Just got pointed (by the lead author) to this new paper: PLOS ONE: phyloseq: An R Package for Reproducible Interactive Analysis and Graphics of Microbiome Census Data
The analysis of microbial communities through DNA sequencing brings many challenges: the integration of different types of data with methods from ecology, genetics, phylogenetics, multivariate statistics, visualization and testing. With the increased breadth of experimental designs now being pursued, project-specific statistical analyses are often needed, and these analyses are often difficult (or impossible) for peer researchers to independently reproduce. The vast majority of the requisite tools for performing these analyses reproducibly are already implemented in R and its extensions (packages), but with limited support for high throughput microbiome census data.

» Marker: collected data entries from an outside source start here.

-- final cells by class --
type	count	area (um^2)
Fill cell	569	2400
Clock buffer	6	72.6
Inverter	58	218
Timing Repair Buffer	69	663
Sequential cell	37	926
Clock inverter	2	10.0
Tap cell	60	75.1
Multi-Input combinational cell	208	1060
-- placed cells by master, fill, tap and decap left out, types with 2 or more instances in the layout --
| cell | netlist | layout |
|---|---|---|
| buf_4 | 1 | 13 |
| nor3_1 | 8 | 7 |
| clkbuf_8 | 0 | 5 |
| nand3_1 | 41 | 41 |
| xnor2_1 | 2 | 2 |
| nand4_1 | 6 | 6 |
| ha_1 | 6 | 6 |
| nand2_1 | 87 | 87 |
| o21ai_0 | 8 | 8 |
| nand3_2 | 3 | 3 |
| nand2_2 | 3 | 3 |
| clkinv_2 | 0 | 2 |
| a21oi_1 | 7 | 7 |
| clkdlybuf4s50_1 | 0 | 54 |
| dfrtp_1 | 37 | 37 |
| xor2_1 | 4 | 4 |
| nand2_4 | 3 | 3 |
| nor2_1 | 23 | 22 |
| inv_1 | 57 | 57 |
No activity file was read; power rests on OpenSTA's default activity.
--- src/rtl/imem_fetch_pkg.sv ---
// Shared types and constants for the byte-serial instruction fetch arbiter.
// Every block that touches fetch state or port ids imports this package.
package imem_fetch_pkg;

    localparam int BYTE_W = 8;
    localparam int BEATS  = 4;

    typedef enum logic [1:0] {
        IDLE,
        FETCH,
        DRAIN,
        RESP
    } state_t;

    typedef logic port_id_t;

endpackage

--- src/rtl/imem_fetch_arbiter_rr_arb2.sv ---
// Two-request round-robin arbiter. On a tie, the port that did not win last time
// gets the grant. The history bit only advances when a grant actually happens.
module rr_arb2
    import imem_fetch_pkg::*;
(
    input  logic       clk,
    input  logic       rst_n,
    input  logic [1:0] req,
    input  logic       grant_en,
    output logic [1:0] gnt,
    output port_id_t   gnt_id
);

    port_id_t last;

    always_comb begin
        gnt    = 2'b00;
        gnt_id = 1'b0;
        if (grant_en && (req != 2'b00)) begin
            gnt_id = (req == 2'b11) ? ~last : req[1];
            gnt    = gnt_id ? 2'b10 : 2'b01;
        end
    end

    // Reset to port 1 so that port 0 wins the first tie.
    always_ff @(posedge clk or negedge rst_n) begin
        if (!rst_n) begin
            last <= 1'b1;
        end else if (grant_en && (req != 2'b00)) begin
            last <= gnt_id;
        end
    end

endmodule

--- src/rtl/imem_fetch_arbiter.sv ---
// Shares one byte-wide synchronous ROM port between two requesters. Each transaction
// reads four bytes and returns one big-endian 32-bit word to the port that was granted.
module imem_fetch_arbiter
    import imem_fetch_pkg::*;
#(
    parameter int ADDRESS_WIDTH = 16,
    parameter int DATA_WIDTH    = 32
) (
    input  logic                     clk,
    input  logic                     rst_n,
    input  logic                     req0,
    input  logic                     req1,
    input  logic [ADDRESS_WIDTH-1:0] addr0,
    input  logic [ADDRESS_WIDTH-1:0] addr1,
    output logic                     rsp_valid0,
    output logic                     rsp_valid1,
    output logic [DATA_WIDTH-1:0]    rsp_data0,
    output logic [DATA_WIDTH-1:0]    rsp_data1,
    output logic                     busy,
    output logic                     mem_rd,
    output logic [ADDRESS_WIDTH-1:0] mem_addr,
    input  logic [BYTE_W-1:0]        mem_rdata
);

    if (DATA_WIDTH != BEATS * BYTE_W) begin : g_width_check
        $error("imem_fetch_arbiter: DATA_WIDTH must be exactly four bytes");
    end

    state_t                   state, state_next;
    logic [2:0]               beat, beat_next;
    logic [ADDRESS_WIDTH-1:0] base, base_next;
    port_id_t                 port, port_next;
    logic [DATA_WIDTH-1:0]    asm_word, asm_next;
    logic                     mem_rd_next, busy_next;
    logic [ADDRESS_WIDTH-1:0] mem_addr_next;
    logic [1:0]               rsp_valid_next;
    logic [DATA_WIDTH-1:0]    rsp_data0_next, rsp_data1_next;
    logic [1:0]               gnt;
    port_id_t                 gnt_id;
    logic                     grant_en;

    assign grant_en = (state == IDLE);

    rr_arb2 u_arb (
        .clk      (clk),
        .rst_n    (rst_n),
        .req      ({req1, req0}),
        .grant_en (grant_en),
        .gnt      (gnt),
        .gnt_id   (gnt_id)
    );

    always_ff @(posedge clk or negedge rst_n) begin
        if (!rst_n) begin
            state      <= IDLE;
            beat       <= 3'd0;
            base       <= '0;
            port       <= 1'b0;
            asm_word   <= '0;
            mem_rd     <= 1'b0;
            mem_addr   <= '0;
            busy       <= 1'b0;
            rsp_valid0 <= 1'b0;
            rsp_valid1 <= 1'b0;
            rsp_data0  <= '0;
            rsp_data1  <= '0;
        end else begin
            state      <= state_next;
            beat       <= beat_next;
            base       <= base_next;
            port       <= port_next;
            asm_word   <= asm_next;
            mem_rd     <= mem_rd_next;
            mem_addr   <= mem_addr_next;
            busy       <= busy_next;
            rsp_valid0 <= rsp_valid_next[0];
            rsp_valid1 <= rsp_valid_next[1];
            rsp_data0  <= rsp_data0_next;
            rsp_data1  <= rsp_data1_next;
        end
    end

    // All outputs are registered, so each state computes what the ROM port and
    // the response registers must show during the following cycle.
    always_comb begin
        state_next     = state;
        beat_next      = beat;
        base_next      = base;
        port_next      = port;
        asm_next       = asm_word;
        mem_rd_next    = 1'b0;
        mem_addr_next  = mem_addr;
        rsp_valid_next = 2'b00;
        rsp_data0_next = rsp_data0;
        rsp_data1_next = rsp_data1;

        case (state)
            IDLE: begin
                if (gnt != 2'b00) begin
                    port_next     = gnt_id;
                    base_next     = gnt_id ? addr1 : addr0;
                    beat_next     = 3'd0;
                    mem_rd_next   = 1'b1;
                    mem_addr_next = gnt_id ? addr1 : addr0;
                    state_next    = FETCH;
                end
            end
            FETCH: begin
                beat_next = beat + 3'd1;
                // Read data lags the read by one cycle, so beat 0 has nothing to capture yet.
                if (beat != 3'd0) begin
                    asm_next = {asm_word[DATA_WIDTH-BYTE_W-1:0], mem_rdata};
                end
                if (beat == 3'(BEATS - 1)) begin
                    state_next = DRAIN;
                end else begin
                    mem_rd_next   = 1'b1;
                    mem_addr_next = base + ADDRESS_WIDTH'(beat + 3'd1);
                end
            end
            DRAIN: begin
                asm_next = {asm_word[DATA_WIDTH-BYTE_W-1:0], mem_rdata};
                rsp_valid_next[port] = 1'b1;
                if (port) begin
                    rsp_data1_next = asm_next;
                end else begin
                    rsp_data0_next = asm_next;
                end
                state_next = RESP;
            end
            RESP: begin
                state_next = IDLE;
            end
            default: begin
                state_next = IDLE;
            end
        endcase
    end

    assign busy_next = (state_next != IDLE);

endmodule

--- config.mk ---
export PLATFORM = sky130hd
export DESIGN_NAME = imem_fetch_arbiter
export DESIGN_NICKNAME = d
export VERILOG_FILES = /design/src/rtl/imem_fetch_pkg.sv /design/src/rtl/imem_fetch_arbiter_rr_arb2.sv /design/src/rtl/imem_fetch_arbiter.sv
export SDC_FILE = /design/constraint.sdc
export NUM_CORES = 1
export LEC_CHECK = 0
export CORE_MARGIN = 1
export CORE_UTILIZATION = 25
export DETAILED_ROUTE_END_ITERATION = 16
export PLACE_DENSITY = 0.45
export SLEW_MARGIN = 10
export SYNTH_ARGS = -nofsm -noshare
export SYNTH_HDL_FRONTEND = slang
export SYNTH_SLANG_ARGS = --single-unit
--- constraint.sdc ---
create_clock -name clk -period 3.4 [get_ports clk]
set_clock_uncertainty 0.1 [all_clocks]
set_input_delay 0.68 -clock clk [delete_from_list [all_inputs] [get_ports clk]]
set_output_delay 0.68 -clock clk [all_outputs]
set_load 0.005 [all_outputs]
---- Yosys cells after proc, flatten, opt, wreduce, memory -nomap -nowiden ----
Cells that the tools add are included.
operators by class
  $add $sub $neg .......................... 3
  magnitude comparators ................... 2
  equality and inequality tests ........... 8
  muxes and demuxes ....................... 21
  bitwise gates (word level) .............. 2
  reductions and logical operators ........ 15
operators by type and width
  kind                                                                  count
  16-bit two-way mux                                                    3
  24-bit one-hot mux with 2 select lines                                1
  16-bit one-hot mux with 2 select lines                                1
  24-bit two-way mux                                                    1
  16-bit by 4-bit adder with 16-bit output                              1
  2-bit two-way mux                                                     5
  2-bit AND reduction                                                   5
  2-bit nonzero test                                                    5
  2-bit one-hot mux with 4 select lines                                 1
  2-bit == test, second input constant                                  3
  2-bit inequality test, second input constant                          3
  3-bit one-hot mux with 2 select lines                                 1
  1-bit two-way mux                                                     5
  3-bit by 1-bit adder with 4-bit output, second input constant         1
  3-bit by 1-bit adder with 3-bit output, second input constant         1
  3-bit by 2-bit == test with 1-bit output, second input constant       1
  3-bit two-way mux                                                     1
  3-bit AND reduction                                                   1
  3-bit nonzero test                                                    1
  2-bit by 1-bit == test with 1-bit output, second input constant       1
  1-bit logical AND                                                     2
  2-bit logical NOT                                                     1
  1-bit by 2-bit < comparator with 1-bit output, second input constant  1
  1-bit inverter                                                        2
  3 further kinds                                                       3
storage, ports and cells
  bits in registers ....................... 131
  input bits .............................. 44
  word-level logic and storage cells ...... 64

---- Longest topological paths before layout ----
  depth in word-level cells ............... 8
  gate-level depth with buffers ........... 9

---- Modules after synthesis ----
A second synthesis with hierarchy kept.
unflattened totals
  cell total of the unflattened synthesis .. 483
  area, all modules ....................... 5549.1 µm²
by module, submodules not included
  module              instances  cells each  area an instance (µm²)  seq. area each (µm²)
  imem_fetch_arbiter  1          474         5479.0                  3253.1
  rr_arb2             1          9           70.1                    26.3

---- Worst setup path before layout ----
No wires, ideal clock.
  kind .................................... reg-to-reg
  from .................................... reg beat[0]
  to ...................................... reg mem_addr[12]
  arrival time ............................ 1.856 ns
  path slack .............................. 1.318 ns
  cell stages (with the launch flop) ...... 10
  buffers on the path ..................... 0
  cell sequence ........................... dfrtp_1 inv_1 ha_1 inv_1 fa_1 a21oi_1 nor4_2 nand3_1 xnor2_1 a221o_1
on the way
  longest elaborated chain between the ends .. 4
RTL lines
  element                                   line                       source
  start: declaration                        imem_fetch_arbiter.sv:30   logic [2:0] beat, beat_next;
  start signal: assignment                  imem_fetch_arbiter.sv:69   beat <= beat_next;
  3-bit by 1-bit adder with 4-bit output    imem_fetch_arbiter.sv:118  mem_addr_next = base + ADDRESS_WIDTH'(beat + 3'd1);
  16-bit by 4-bit adder with 16-bit output  imem_fetch_arbiter.sv:118
  16-bit two-way mux                        imem_fetch_arbiter.sv:114  if (beat == 3'(BEATS - 1)) begin
  16-bit one-hot mux with 2 select lines    imem_fetch_arbiter.sv:97   case (state)
  end signal: assignment                    imem_fetch_arbiter.sv:74   mem_addr <= mem_addr_next;
  end: declaration                          imem_fetch_arbiter.sv:21   output logic [ADDRESS_WIDTH-1:0] mem_addr,
Several ways; a longest one is shown, not always the timed one. The select of a mux whose other input is x is not followed.
A chain may end at the register's enable or synchronous reset.

---- Worst setup path in the final report ----
Same ends and word-level chain as after synthesis.

==> tab_implementation.tex <==
\begin{tabular}{lr}
\hline
Metric & Value \\
\hline
\multicolumn{2}{l}{\textbf{Outcome}} \\
\quad Run status & finished, final reports clean \\
\multicolumn{2}{l}{\textbf{Floorplan}} \\
\quad Row count & between 50 and 60 \\
\quad I/O pin count & roughly 130 \\
\quad Area of the die & approximately 23,000 µm² \\
\quad Die H & about 150 µm \\
\quad Starting Density & between 20 and 30\% \\
\quad Placeable core region & about 22,000 µm² \\
\quad Chip Width & around 150 µm \\
\multicolumn{2}{l}{\textbf{CTS}} \\
\quad H-tree depth reported by CTS & 4 \\
\quad Clk\_lat worst skew & approximately 0.42 ns \\
\quad Root cell of the clock tree & sky130\_fd\_sc\_hd\_\_clkbuf\_16 \\
\quad TritonCTS buffer count & 17 \\
\quad CTS tree & done \\
\quad TritonCTS sink count & around 130 \\
\quad Gates resized, CTS repair & 0 \\
\quad Post-CTS Setup Bufs & 0 \\
\quad Maximum buffer depth of the clock tree & 2 \\
\quad Hold buffers post-CTS & 0 \\
\quad Clock-pin slew reported for the worst setup and hold paths after clock tree synthesis & around 0.06 ns \\
\multicolumn{2}{l}{\textbf{Detailed routing}} \\
\quad Average vias per placed instance & about 4.4 \\
\quad Iter 0 DRT Violations & 120 \\
\quad Via count & around 3,600 \\
\quad Post-route ant nets & 0 \\
\quad Routed len/inst & 15.9 µm \\
\quad DRC violation count after routing & 0 \\
\quad Drt first pass iters & 4 \\
\quad Drt total wl & 13,200 µm \\
\multicolumn{2}{l}{\textbf{Critical path}} \\
\quad Cell seen most often among critical-path stages & sky130\_fd\_sc\_hd\_\_inv\_1 \\
\quad Highest net fanout along the worst path & 4 \\
\quad Data required time of the worst path & $\sim$3.6 ns \\
\quad Kind of start point of the critical path & flop \\
\quad Crit path arrival time & 2.56 ns \\
\quad Cell at the slowest stage of the critical path & sky130\_fd\_sc\_hd\_\_nor4\_2 \\
\quad Type of destination of the critical path & flop \\
\quad Max stage delay on crit path & approximately 0.44 ns \\
\quad Cells along the critical path & inv\_1 -> ha\_1 -> inv\_1 -> fa\_1 -> a21oi\_1 -> nor4\_2 -> nand3\_1 -> xnor2\_1 -> a221o\_1 \\
\quad Class of the most critical setup path & reg -> reg \\
\multicolumn{2}{l}{\textbf{Placed design}} \\
\quad Total of buffers placed on input and output ports & 127 \\
\quad Weighted congestion reported at the end of routability-driven placement & between 0.7 and 0.8 \\
\quad Half-perimeter wire length after detailed placement & between 9000 and 10,000 µm \\
\quad Placed insts & 800 \\
\multicolumn{2}{l}{\textbf{Yosys}} \\
\quad Seq/Total Area, Yosys & between 50\% and 60\% \\
\quad Post-synthesis net count & 454 \\
\quad Yosys reg bits & 131 \\
\quad Count of yosys warnings during synthesis & 0 \\
\quad Number of library cell types mapped by synthesis & 46 \\
\quad Post-synth top area cell & sky130\_fd\_sc\_hd\_\_dfrtp\_1 \\
\quad Dominant cells by area after synthesis & sky130\_fd\_sc\_hd\_\_dfrtp\_1, sky130\_fd\_sc\_hd\_\_mux2\_2, sky130\_fd\_sc\_hd\_\_mux2i\_1, sky130\_fd\_sc\_hd\_\_nand2\_1, sky130\_fd\_sc\_hd\_\_ha\_1 \\
\quad Asr flop ratio synth & between 90\% and 100\% \\
\quad Top post-synthesis cells by count & sky130\_fd\_sc\_hd\_\_dfrtp\_1, sky130\_fd\_sc\_hd\_\_mux2\_2, sky130\_fd\_sc\_hd\_\_nand2\_1 \\
\quad Dominant cell by count in the synthesized netlist & sky130\_fd\_sc\_hd\_\_dfrtp\_1 \\
\quad Number of enable-type register cells in the synthesized netlist & 0 \\
\quad Synthesized instance count & 403 \\
\quad Total standard cell area after synthesis & about 5500 µm² \\
\quad Synth Area per Inst & around 14 µm² \\
\quad Top\_reg\_cell synth & sky130\_fd\_sc\_hd\_\_dfrtp\_1 \\
\quad Share of Yosys cell area claimed by the top area cell type & 58.8\% \\
\multicolumn{2}{l}{\textbf{Global route}} \\
\quad Largest net degree at the start of global routing & between 70 and 80 \\
\quad Via count of the first global-routing pass & approximately 3,800 \\
\quad Antenna violations before repair & 0 \\
\quad First-pass GRT wire length & roughly 21,000 µm \\
\quad All-Layer GR Usage & 12.4\% \\
\quad Final global-route overflow total & 0 \\
\multicolumn{2}{l}{\textbf{Timing}} \\
\quad Setup TNS & 0 ns \\
\quad Max\_slew headroom & between 50 and 60\% \\
\quad Unrepaired setup endpoints after global routing & no \\
\quad Portion of the clock cycle consumed by the worst path in the final layout & 69.4\% \\
\quad Total setup violations reported at the end of the flow & 0 \\
\quad Period minus WS final & about 2.4 ns \\
\quad Worst slew pin tran & 0.714 ns \\
\quad Hold Vio Cnt, Final & 0 \\
\quad Fmax & between 400 and 500 MHz \\
\quad Pins over their slew limit & 0 \\
\multicolumn{2}{l}{\textbf{Layout}} \\
\quad FILL cells & between 2,000 and 2,500 \\
\quad Fraction of layout cells with a size suffix above 1 & roughly a quarter \\
\quad Storage cell area & around 3300 µm² \\
\quad Count of nets after finishing & 590 \\
\quad Area grow syn2layout & 39.0\% \\
\quad Non-Filler Instances & about 830 \\
\quad Fraction of the core area covered by cells at the end of the flow & a little over a third \\
\quad Footprint of the multi-input gates & $\sim$2100 µm² \\
\quad N\_diodes & 0 \\
\multicolumn{2}{l}{\textbf{Power and ir drop}} \\
\quad Combinational Power Share & between 40\% and 50\% \\
\quad Relative contribution of the clock network to total power & between 20\% and 30\% \\
\quad Internal Dissipation & 5.30 mW \\
\quad Proportion of total power due to net switching & 32.9\% \\
\quad Net switching power of the design & $\sim$2.6 mW \\
\quad Part of the total power dissipated in sequential elements & 36.7\% \\
\quad Max VDD drop & slightly above 500 µV \\
\quad Total power density per cell area & 1030 nW/µm² \\
\quad Leak pwr & between 3 and 4 nW \\
\multicolumn{2}{l}{\textbf{Min path}} \\
\quad Class of the tightest hold or removal check & in -> async \\
\multicolumn{2}{l}{\textbf{Job}} \\
\quad Max-Cap Viols & 0 \\
\hline
\end{tabular}
[path summary, 6_finish.rpt]
path | from | endpoint | slack [ns] | depth (start not counted)
worst max-delay path | beat[0] | mem_addr[12] | 1.04 | 9
worst max register to register | beat[0] | mem_addr[12] | 1.04 | 9
worst min-delay path | rst_n | rsp_data1[5] | 0.21 | 1
worst min register to register | mem_addr[10] | mem_addr[10] | 0.39 | 2
max in group asynchronous | rst_n | u_arb.last | 2.26 | 2
min in group clk | mem_addr[10] | mem_addr[10] | 0.39 | 2
[per-layer routing]
metal	GRT usage, %	vias to the layer above	share of wire [%]
met5	0	-	0
li1	-	1705	-
met3	3.52	16	5.4
met1	16.3	1805	46
met4	4.45	0	1.2
met2	19.4	118	47
[cell usage in the layout (no fill, tap or decap), types with 3 or more instances in the layout]
cell type and instances:
sky130_fd_sc_hd__a21o_1 6, sky130_fd_sc_hd__a21oi_1 7, sky130_fd_sc_hd__inv_1 6, sky130_fd_sc_hd__nand2_1 34, sky130_fd_sc_hd__clkbuf_16 17, sky130_fd_sc_hd__nand3_1 4, sky130_fd_sc_hd__o21ai_1 8, sky130_fd_sc_hd__buf_4 6
sky130_fd_sc_hd__ha_1 6, sky130_fd_sc_hd__o21ai_0 11, sky130_fd_sc_hd__clkinvlp_4 4, sky130_fd_sc_hd__clkinv_4 3, sky130_fd_sc_hd__nand2b_1 3, sky130_fd_sc_hd__a22o_1 3, sky130_fd_sc_hd__nor2b_1 3, sky130_fd_sc_hd__clkdlybuf4s50_1 126
sky130_fd_sc_hd__xnor2_1 8, sky130_fd_sc_hd__dfrtp_1 130, sky130_fd_sc_hd__a221o_1 3, sky130_fd_sc_hd__mux2_2 92, sky130_fd_sc_hd__inv_6 5, sky130_fd_sc_hd__and3_1 3, sky130_fd_sc_hd__nor2_1 11, sky130_fd_sc_hd__mux2i_1 16
sky130_fd_sc_hd__xor2_1 5, sky130_fd_sc_hd__o221ai_1 3
[worst max-delay path: cells and delay by family (launching register included)]
family	cells	cell delay (ns)
compound gates	2	0.45
xor+xnor	1	0.15
fa+ha+maj	2	0.43
buf+inv	2	0.15
flops	1	0.39
simple gates	2	0.59
[cell families after synthesis]
kind of cell,synth area share (%)
buf+inv,2.74
flops,59.3
xor+xnor,2.06
mux,21.6
fa+ha+maj,1.72
simple gates,6.09
compound gates,6.47
[power groups by stage]
stage          combinational (mW)  clock (mW)  sequential [mW]
2_1_floorplan                1.86           0             2.82
3_3_place_gp                 3.22           0             2.93
3_5_place_dp                 3.28           0             2.95
4_1_cts                      3.29        1.85             2.93
5_1_grt                      3.55        1.92             3.04
6_report                     3.22        1.78             2.90
[state kept, by name, indices dropped and copies added, names as in the netlist, 2 cells and up]
name / cells
mem_addr: 16
rsp_data0: 32
asm_word: 24
rsp_data1: 32
beat: 3
state: 2
base: 16
[per-stage QoR]
step / setup slack [ns] / hold WS, ns / cell area (µm²) / total power, mW
after floorplan: 1.32 / 0.284 / 5530 / 4.67
after global placement: 0.781 / 0.372 / 7100 / 6.16
after detailed placement: 0.705 / 0.375 / 7100 / 6.23
after CTS: 0.974 / 0.215 / 7690 / 8.07
after global routing: 0.816 / 0.249 / 7690 / 8.51
final: 1.04 / 0.205 / 7690 / 7.90
[layout make-up]
class,instances,share of cell area (%)
clock buffer,18,5.71
clock inverter,14,1.87
inverter,7,0.407
multi-input combinational,248,27.4
sequential,131,42.7
tap,280,4.56
timing repair buffer,134,17.4
No activity file was read; power rests on OpenSTA's default activity.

Here we describe a software project, phyloseq, dedicated to the object-oriented representation and analysis of microbiome census data in R. It supports importing data from a variety of common formats, as well as many analysis techniques. These include calibration, filtering, subsetting, agglomeration, multi-table comparisons, diversity analysis, parallelized Fast UniFrac, ordination methods, and production of publication-quality graphics; all in a manner that is easy to document, share, and modify. We show how to apply functions from other R packages to phyloseq-represented data, illustrating the availability of a large number of open source analysis techniques. We discuss the use of phyloseq with tools for reproducible research, a practice common in other fields but still rare in the analysis of highly parallel microbiome census data. We have made available all of the materials necessary to completely reproduce the analysis and figures included in this article, an example of best practices for reproducible research.
The phyloseq project for R is a new open-source software package, freely available on the web from both GitHub and Bioconductor.
Seems similar in some ways to the WATERs Kepler Workflow that we released a few years ago. Anyway – if you use R and are into microbial diversity studies this may be worth checking out. As a bonus – it has a strong emphasis on reproducibility – which is a good thing.